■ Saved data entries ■
### design.v
`timescale 1ns / 1ps
module RNG(
    input               CLK,
    input               RST,
    input               RND_IN,
    output reg [7:0]    OUT,
    output reg          WE,
    input               FULL
);
reg [7:0]           RND_DAT;
reg [2:0]           RND_SHIFT;
reg                 RND_CNT;
reg [15:0]          start;
reg                 tog;
reg                 rd;
reg                 rd_ok;
reg                 init;
reg [63:0]          l0_0;
reg [64:0]          l0_1;
reg [65:0]          l0_2;
reg [63:0]          l1_0;
reg [64:0]          l1_1;
reg [65:0]          l1_2;
reg [63:0]          l2_0;
reg [64:0]          l2_1;
reg [65:0]          l2_2;
reg [63:0]          l3_0;
reg [64:0]          l3_1;
reg [65:0]          l3_2;
reg [63:0]          l4_0;
reg [64:0]          l4_1;
reg [65:0]          l4_2;
reg [63:0]          l5_0;
reg [64:0]          l5_1;
reg [65:0]          l5_2;
reg [63:0]          l6_0;
reg [64:0]          l6_1;
reg [65:0]          l6_2;
reg [63:0]          l7_0;
reg [64:0]          l7_1;
reg [65:0]          l7_2;
reg [15:0]          i_cnt;
reg [3:0]           upd;
always @(posedge CLK)
begin
    if (!RST) begin
        rd_ok <= 0;
        i_cnt <= 0;
        init <= 0;
        upd <= 0;
        WE <= 0;
    end else begin
        if (init == 0) begin
            rd_ok <= 0;
            if (i_cnt == 208)
                init = 1;
            else if (rd == 1) begin
                rd_ok <= 1;
                i_cnt <= i_cnt + 1;
                case (i_cnt)
                    0:   l0_0[7:0]   <= RND_DAT;
                    1:   l0_0[15:8]  <= RND_DAT;
                    2:   l0_0[23:16] <= RND_DAT;
                    3:   l0_0[31:24] <= RND_DAT;
                    4:   l0_0[39:32] <= RND_DAT;
                    5:   l0_0[47:40] <= RND_DAT;
                    6:   l0_0[55:48] <= RND_DAT;
                    7:   l0_0[63:56] <= RND_DAT;
                    8:   l0_1[7:0]   <= RND_DAT;
                    9:   l0_1[15:8]  <= RND_DAT;
                    10:  l0_1[23:16] <= RND_DAT;
                    11:  l0_1[31:24] <= RND_DAT;
                    12:  l0_1[39:32] <= RND_DAT;
                    13:  l0_1[47:40] <= RND_DAT;
                    14:  l0_1[55:48] <= RND_DAT;
                    15:  l0_1[63:56] <= RND_DAT;
                    16:  l0_1[64]    <= RND_DAT[3];
                    17:  l0_2[7:0]   <= RND_DAT;
                    18:  l0_2[15:8]  <= RND_DAT;
                    19:  l0_2[23:16] <= RND_DAT;
                    20:  l0_2[31:24] <= RND_DAT;
                    21:  l0_2[39:32] <= RND_DAT;
                    22:  l0_2[47:40] <= RND_DAT;
                    23:  l0_2[55:48] <= RND_DAT;
                    24:  l0_2[63:56] <= RND_DAT;
                    25:  l0_2[65:64] <= RND_DAT[5:4];
                    26:  l1_0[7:0]   <= RND_DAT;
                    27:  l1_0[15:8]  <= RND_DAT;
                    28:  l1_0[23:16] <= RND_DAT;
                    29:  l1_0[31:24] <= RND_DAT;
                    30:  l1_0[39:32] <= RND_DAT;
                    31:  l1_0[47:40] <= RND_DAT;
                    32:  l1_0[55:48] <= RND_DAT;
                    33:  l1_0[63:56] <= RND_DAT;
                    34:  l1_1[7:0]   <= RND_DAT;
                    35:  l1_1[15:8]  <= RND_DAT;
                    36:  l1_1[23:16] <= RND_DAT;
                    37:  l1_1[31:24] <= RND_DAT;
                    38:  l1_1[39:32] <= RND_DAT;
                    39:  l1_1[47:40] <= RND_DAT;
                    40:  l1_1[55:48] <= RND_DAT;
                    41:  l1_1[63:56] <= RND_DAT;
                    42:  l1_1[64]    <= RND_DAT[1];
                    43:  l1_2[7:0]   <= RND_DAT;
                    44:  l1_2[15:8]  <= RND_DAT;
                    45:  l1_2[23:16] <= RND_DAT;
                    46:  l1_2[31:24] <= RND_DAT;
                    47:  l1_2[39:32] <= RND_DAT;
                    48:  l1_2[47:40] <= RND_DAT;
                    49:  l1_2[55:48] <= RND_DAT;
                    50:  l1_2[63:56] <= RND_DAT;
                    51:  l1_2[65:64] <= RND_DAT[7:6];
                    52:  l2_0[7:0]   <= RND_DAT;
                    53:  l2_0[15:8]  <= RND_DAT;
                    54:  l2_0[23:16] <= RND_DAT;
                    55:  l2_0[31:24] <= RND_DAT;
                    56:  l2_0[39:32] <= RND_DAT;
                    57:  l2_0[47:40] <= RND_DAT;
                    58:  l2_0[55:48] <= RND_DAT;
                    59:  l2_0[63:56] <= RND_DAT;
                    60:  l2_1[7:0]   <= RND_DAT;
                    61:  l2_1[15:8]  <= RND_DAT;
                    62:  l2_1[23:16] <= RND_DAT;
                    63:  l2_1[31:24] <= RND_DAT;
                    64:  l2_1[39:32] <= RND_DAT;
                    65:  l2_1[47:40] <= RND_DAT;
                    66:  l2_1[55:48] <= RND_DAT;
                    67:  l2_1[63:56] <= RND_DAT;
                    68:  l2_1[64]    <= RND_DAT[0];
                    69:  l2_2[7:0]   <= RND_DAT;
                    70:  l2_2[15:8]  <= RND_DAT;
                    71:  l2_2[23:16] <= RND_DAT;
                    72:  l2_2[31:24] <= RND_DAT;
                    73:  l2_2[39:32] <= RND_DAT;
                    74:  l2_2[47:40] <= RND_DAT;
                    75:  l2_2[55:48] <= RND_DAT;
                    76:  l2_2[63:56] <= RND_DAT;
                    77:  l2_2[65:64] <= RND_DAT[3:2];
                    78:  l3_0[7:0]   <= RND_DAT;
                    79:  l3_0[15:8]  <= RND_DAT;
                    80:  l3_0[23:16] <= RND_DAT;
                    81:  l3_0[31:24] <= RND_DAT;
                    82:  l3_0[39:32] <= RND_DAT;
                    83:  l3_0[47:40] <= RND_DAT;
                    84:  l3_0[55:48] <= RND_DAT;
                    85:  l3_0[63:56] <= RND_DAT;
                    86:  l3_1[7:0]   <= RND_DAT;
                    87:  l3_1[15:8]  <= RND_DAT;
                    88:  l3_1[23:16] <= RND_DAT;
                    89:  l3_1[31:24] <= RND_DAT;
                    90:  l3_1[39:32] <= RND_DAT;
                    91:  l3_1[47:40] <= RND_DAT;
                    92:  l3_1[55:48] <= RND_DAT;
                    93:  l3_1[63:56] <= RND_DAT;
                    94:  l3_1[64]    <= RND_DAT[7];
                    95:  l3_2[7:0]   <= RND_DAT;
                    96:  l3_2[15:8]  <= RND_DAT;
                    97:  l3_2[23:16] <= RND_DAT;
                    98:  l3_2[31:24] <= RND_DAT;
                    99:  l3_2[39:32] <= RND_DAT;
                    100: l3_2[47:40] <= RND_DAT;
                    101: l3_2[55:48] <= RND_DAT;
                    102: l3_2[63:56] <= RND_DAT;
                    103: l3_2[65:64] <= RND_DAT[1:0];
                    104:  l4_0[7:0]   <= RND_DAT;
                    105: l4_0[15:8]  <= RND_DAT;
                    106: l4_0[23:16] <= RND_DAT;
                    107: l4_0[31:24] <= RND_DAT;
                    108: l4_0[39:32] <= RND_DAT;
                    109: l4_0[47:40] <= RND_DAT;
                    110: l4_0[55:48] <= RND_DAT;
                    111: l4_0[63:56] <= RND_DAT;
                    112: l4_1[7:0]   <= RND_DAT;
                    113: l4_1[15:8]  <= RND_DAT;
                    114: l4_1[23:16] <= RND_DAT;
                    115: l4_1[31:24] <= RND_DAT;
                    116: l4_1[39:32] <= RND_DAT;
                    117: l4_1[47:40] <= RND_DAT;
                    118: l4_1[55:48] <= RND_DAT;
                    119: l4_1[63:56] <= RND_DAT;
                    120: l4_1[64]    <= RND_DAT[3];
                    121: l4_2[7:0]   <= RND_DAT;
                    122: l4_2[15:8]  <= RND_DAT;
                    123: l4_2[23:16] <= RND_DAT;
                    124: l4_2[31:24] <= RND_DAT;
                    125: l4_2[39:32] <= RND_DAT;
                    126: l4_2[47:40] <= RND_DAT;
                    127: l4_2[55:48] <= RND_DAT;
                    128: l4_2[63:56] <= RND_DAT;
                    129: l4_2[65:64] <= RND_DAT[5:4];
                    130: l5_0[7:0]   <= RND_DAT;
                    131: l5_0[15:8]  <= RND_DAT;
                    132: l5_0[23:16] <= RND_DAT;
                    133: l5_0[31:24] <= RND_DAT;
                    134: l5_0[39:32] <= RND_DAT;
                    135: l5_0[47:40] <= RND_DAT;
                    136: l5_0[55:48] <= RND_DAT;
                    137: l5_0[63:56] <= RND_DAT;
                    138: l5_1[7:0]   <= RND_DAT;
                    139: l5_1[15:8]  <= RND_DAT;
                    140: l5_1[23:16] <= RND_DAT;
                    141: l5_1[31:24] <= RND_DAT;
                    142: l5_1[39:32] <= RND_DAT;
                    143: l5_1[47:40] <= RND_DAT;
                    144: l5_1[55:48] <= RND_DAT;
                    145: l5_1[63:56] <= RND_DAT;
                    146: l5_1[64]    <= RND_DAT[1];
                    147: l5_2[7:0]   <= RND_DAT;
                    148: l5_2[15:8]  <= RND_DAT;
                    149: l5_2[23:16] <= RND_DAT;
                    150: l5_2[31:24] <= RND_DAT;
                    151: l5_2[39:32] <= RND_DAT;
                    152: l5_2[47:40] <= RND_DAT;
                    153: l5_2[55:48] <= RND_DAT;
                    154: l5_2[63:56] <= RND_DAT;
                    155: l5_2[65:64] <= RND_DAT[7:6];
                    156: l6_0[7:0]   <= RND_DAT;
                    157: l6_0[15:8]  <= RND_DAT;
                    158: l6_0[23:16] <= RND_DAT;
                    159: l6_0[31:24] <= RND_DAT;
                    160: l6_0[39:32] <= RND_DAT;
                    161: l6_0[47:40] <= RND_DAT;
                    162: l6_0[55:48] <= RND_DAT;
                    163: l6_0[63:56] <= RND_DAT;
                    164: l6_1[7:0]   <= RND_DAT;
                    165: l6_1[15:8]  <= RND_DAT;
                    166: l6_1[23:16] <= RND_DAT;
                    167: l6_1[31:24] <= RND_DAT;
                    168: l6_1[39:32] <= RND_DAT;
                    169: l6_1[47:40] <= RND_DAT;
                    170: l6_1[55:48] <= RND_DAT;
                    171: l6_1[63:56] <= RND_DAT;
                    172: l6_1[64]    <= RND_DAT[0];
                    173: l6_2[7:0]   <= RND_DAT;
                    174: l6_2[15:8]  <= RND_DAT;
                    175: l6_2[23:16] <= RND_DAT;
                    176: l6_2[31:24] <= RND_DAT;
                    177: l6_2[39:32] <= RND_DAT;
                    178: l6_2[47:40] <= RND_DAT;
                    179: l6_2[55:48] <= RND_DAT;
                    180: l6_2[63:56] <= RND_DAT;
                    181: l6_2[65:64] <= RND_DAT[3:2];
                    182: l7_0[7:0]   <= RND_DAT;
                    183: l7_0[15:8]  <= RND_DAT;
                    184: l7_0[23:16] <= RND_DAT;
                    185: l7_0[31:24] <= RND_DAT;
                    186: l7_0[39:32] <= RND_DAT;
                    187: l7_0[47:40] <= RND_DAT;
                    188: l7_0[55:48] <= RND_DAT;
                    189: l7_0[63:56] <= RND_DAT;
                    190: l7_1[7:0]   <= RND_DAT;
                    191: l7_1[15:8]  <= RND_DAT;
                    192: l7_1[23:16] <= RND_DAT;
                    193: l7_1[31:24] <= RND_DAT;
                    194: l7_1[39:32] <= RND_DAT;
                    195: l7_1[47:40] <= RND_DAT;
                    196: l7_1[55:48] <= RND_DAT;
                    197: l7_1[63:56] <= RND_DAT;
                    198: l7_1[64]    <= RND_DAT[7];
                    199: l7_2[7:0]   <= RND_DAT;
                    200: l7_2[15:8]  <= RND_DAT;
                    201: l7_2[23:16] <= RND_DAT;
                    202: l7_2[31:24] <= RND_DAT;
                    203: l7_2[39:32] <= RND_DAT;
                    204: l7_2[47:40] <= RND_DAT;
                    205: l7_2[55:48] <= RND_DAT;
                    206: l7_2[63:56] <= RND_DAT;
                    207: l7_2[65:64] <= RND_DAT[1:0];
                endcase
            end
        end else begin
            rd_ok <= 0;
            WE <= 0;
            if (FULL == 0) begin
                WE <= 1;
                OUT <= { l7_0[0] ^ l7_1[0], l6_0[0] ^ l6_1[0], l5_0[0] ^ l5_1[0], l4_0[0] ^ l4_1[0], l3_0[0] ^ l3_1[0], l2_0[0] ^ l2_1[0], l1_0[0] ^ l1_1[0], l0_0[0] ^ l0_1[0]};
                l7_2 <= (l7_2 >> 1) | ((l7_2[0] ^ l7_2[1] ^ l7_2[9] ^ l7_2[10]) << 65);
                l6_2 <= (l6_2 >> 1) | ((l6_2[0] ^ l6_2[1] ^ l6_2[9] ^ l6_2[10]) << 65);
                l5_2 <= (l5_2 >> 1) | ((l5_2[0] ^ l5_2[1] ^ l5_2[9] ^ l5_2[10]) << 65);
                l4_2 <= (l4_2 >> 1) | ((l4_2[0] ^ l4_2[1] ^ l4_2[9] ^ l4_2[10]) << 65);
                l3_2 <= (l3_2 >> 1) | ((l3_2[0] ^ l3_2[1] ^ l3_2[9] ^ l3_2[10]) << 65);
                l2_2 <= (l2_2 >> 1) | ((l2_2[0] ^ l2_2[1] ^ l2_2[9] ^ l2_2[10]) << 65);
                l1_2 <= (l1_2 >> 1) | ((l1_2[0] ^ l1_2[1] ^ l1_2[9] ^ l1_2[10]) << 65);
                l0_2 <= (l0_2 >> 1) | ((l0_2[0] ^ l0_2[1] ^ l0_2[9] ^ l0_2[10]) << 65);
                if (l7_2[0] == 0)
                    l7_0 <= (l7_0 >> 1) | ((l7_0[0] ^ l7_0[1] ^ l7_0[3] ^ l7_0[4]) << 63);
                else
                    l7_1 <= (l7_1 >> 1) | ((l7_1[0] ^ l7_1[18]) << 64);
                if (l6_2[0] == 0)
                    l6_0 <= (l6_0 >> 1) | ((l6_0[0] ^ l6_0[1] ^ l6_0[3] ^ l6_0[4]) << 63);
                else
                    l6_1 <= (l6_1 >> 1) | ((l6_1[0] ^ l6_1[18]) << 64);
                if (l5_2[0] == 0)
                    l5_0 <= (l5_0 >> 1) | ((l5_0[0] ^ l5_0[1] ^ l5_0[3] ^ l5_0[4]) << 63);
                else
                    l5_1 <= (l5_1 >> 1) | ((l5_1[0] ^ l5_1[18]) << 64);
                if (l4_2[0] == 0)
                    l4_0 <= (l4_0 >> 1) | ((l4_0[0] ^ l4_0[1] ^ l4_0[3] ^ l4_0[4]) << 63);
                else
                    l4_1 <= (l4_1 >> 1) | ((l4_1[0] ^ l4_1[18]) << 64);
                if (l3_2[0] == 0)
                    l3_0 <= (l3_0 >> 1) | ((l3_0[0] ^ l3_0[1] ^ l3_0[3] ^ l3_0[4]) << 63);
                else
                    l3_1 <= (l3_1 >> 1) | ((l3_1[0] ^ l3_1[18]) << 64);
                if (l2_2[0] == 0)
                    l2_0 <= (l2_0 >> 1) | ((l2_0[0] ^ l2_0[1] ^ l2_0[3] ^ l2_0[4]) << 63);
                else
                    l2_1 <= (l2_1 >> 1) | ((l2_1[0] ^ l2_1[18]) << 64);
                if (l1_2[0] == 0)
                    l1_0 <= (l1_0 >> 1) | ((l1_0[0] ^ l1_0[1] ^ l1_0[3] ^ l1_0[4]) << 63);
                else
                    l1_1 <= (l1_1 >> 1) | ((l1_1[0] ^ l1_1[18]) << 64);
                if (l0_2[0] == 0)
                    l0_0 <= (l0_0 >> 1) | ((l0_0[0] ^ l0_0[1] ^ l0_0[3] ^ l0_0[4]) << 63);
                else
                    l0_1 <= (l0_1 >> 1) | ((l0_1[0] ^ l0_1[18]) << 64);
            end else begin
                if (rd == 1) begin
                    rd_ok <= 1;
                    upd <= upd + 1;
                    case (upd)
                        0:  l0_0[9:2] <= RND_DAT;
                        1:  l1_0[9:2] <= RND_DAT;
                        2:  l2_0[9:2] <= RND_DAT;
                        3:  l3_0[9:2] <= RND_DAT;
                        4:  l4_0[9:2] <= RND_DAT;
                        5:  l5_0[9:2] <= RND_DAT;
                        6:  l6_0[9:2] <= RND_DAT;
                        7:  l7_0[9:2] <= RND_DAT;
                        8:  l0_1[9:2] <= RND_DAT;
                        9:  l1_1[9:2] <= RND_DAT;
                        10: l2_1[9:2] <= RND_DAT;
                        11: l3_1[9:2] <= RND_DAT;
                        12: l4_1[9:2] <= RND_DAT;
                        13: l5_1[9:2] <= RND_DAT;
                        14: l6_1[9:2] <= RND_DAT;
                        15: l7_1[9:2] <= RND_DAT;
                    endcase
                end
            end
        end
    end
end
always @(posedge CLK)
begin
    if (!RST) begin
        RND_SHIFT <= 0;
        start <= 0;
        tog <= 0;
        rd <= 0;
        RND_CNT <= 0;
        RND_DAT <= 0;
    end else begin
        RND_CNT <= !RND_CNT;
        if (rd_ok)
            rd <= 0;
        if (RND_IN == 0) begin
            tog <= 0;
        end else if (tog == 0) begin
            tog <= 1;
            RND_SHIFT <= RND_SHIFT + 1;
            RND_DAT[RND_SHIFT] <= RND_DAT[RND_SHIFT] ^ RND_CNT;
            if (RND_SHIFT == 0) begin
                if (start < 1024)
                    start <= start + 1;
                else begin
                    rd <= 1;
                end
            end
        end
    end
end
endmodule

■ To do ■
Please give back, exactly as it stands above, the stretch from the line with "l0_2[31:24] <= RND_DAT;" through the line with "l2_0[63:56] <= RND_DAT;", and no line outside it.

■ Answer section ■
                    20:  l0_2[31:24] <= RND_DAT;
                    21:  l0_2[39:32] <= RND_DAT;
                    22:  l0_2[47:40] <= RND_DAT;
                    23:  l0_2[55:48] <= RND_DAT;
                    24:  l0_2[63:56] <= RND_DAT;
                    25:  l0_2[65:64] <= RND_DAT[5:4];
                    26:  l1_0[7:0]   <= RND_DAT;
                    27:  l1_0[15:8]  <= RND_DAT;
                    28:  l1_0[23:16] <= RND_DAT;
                    29:  l1_0[31:24] <= RND_DAT;
                    30:  l1_0[39:32] <= RND_DAT;
                    31:  l1_0[47:40] <= RND_DAT;
                    32:  l1_0[55:48] <= RND_DAT;
                    33:  l1_0[63:56] <= RND_DAT;
                    34:  l1_1[7:0]   <= RND_DAT;
                    35:  l1_1[15:8]  <= RND_DAT;
                    36:  l1_1[23:16] <= RND_DAT;
                    37:  l1_1[31:24] <= RND_DAT;
                    38:  l1_1[39:32] <= RND_DAT;
                    39:  l1_1[47:40] <= RND_DAT;
                    40:  l1_1[55:48] <= RND_DAT;
                    41:  l1_1[63:56] <= RND_DAT;
                    42:  l1_1[64]    <= RND_DAT[1];
                    43:  l1_2[7:0]   <= RND_DAT;
                    44:  l1_2[15:8]  <= RND_DAT;
                    45:  l1_2[23:16] <= RND_DAT;
                    46:  l1_2[31:24] <= RND_DAT;
                    47:  l1_2[39:32] <= RND_DAT;
                    48:  l1_2[47:40] <= RND_DAT;
                    49:  l1_2[55:48] <= RND_DAT;
                    50:  l1_2[63:56] <= RND_DAT;
                    51:  l1_2[65:64] <= RND_DAT[7:6];
                    52:  l2_0[7:0]   <= RND_DAT;
                    53:  l2_0[15:8]  <= RND_DAT;
                    54:  l2_0[23:16] <= RND_DAT;
                    55:  l2_0[31:24] <= RND_DAT;
                    56:  l2_0[39:32] <= RND_DAT;
                    57:  l2_0[47:40] <= RND_DAT;
                    58:  l2_0[55:48] <= RND_DAT;
                    59:  l2_0[63:56] <= RND_DAT;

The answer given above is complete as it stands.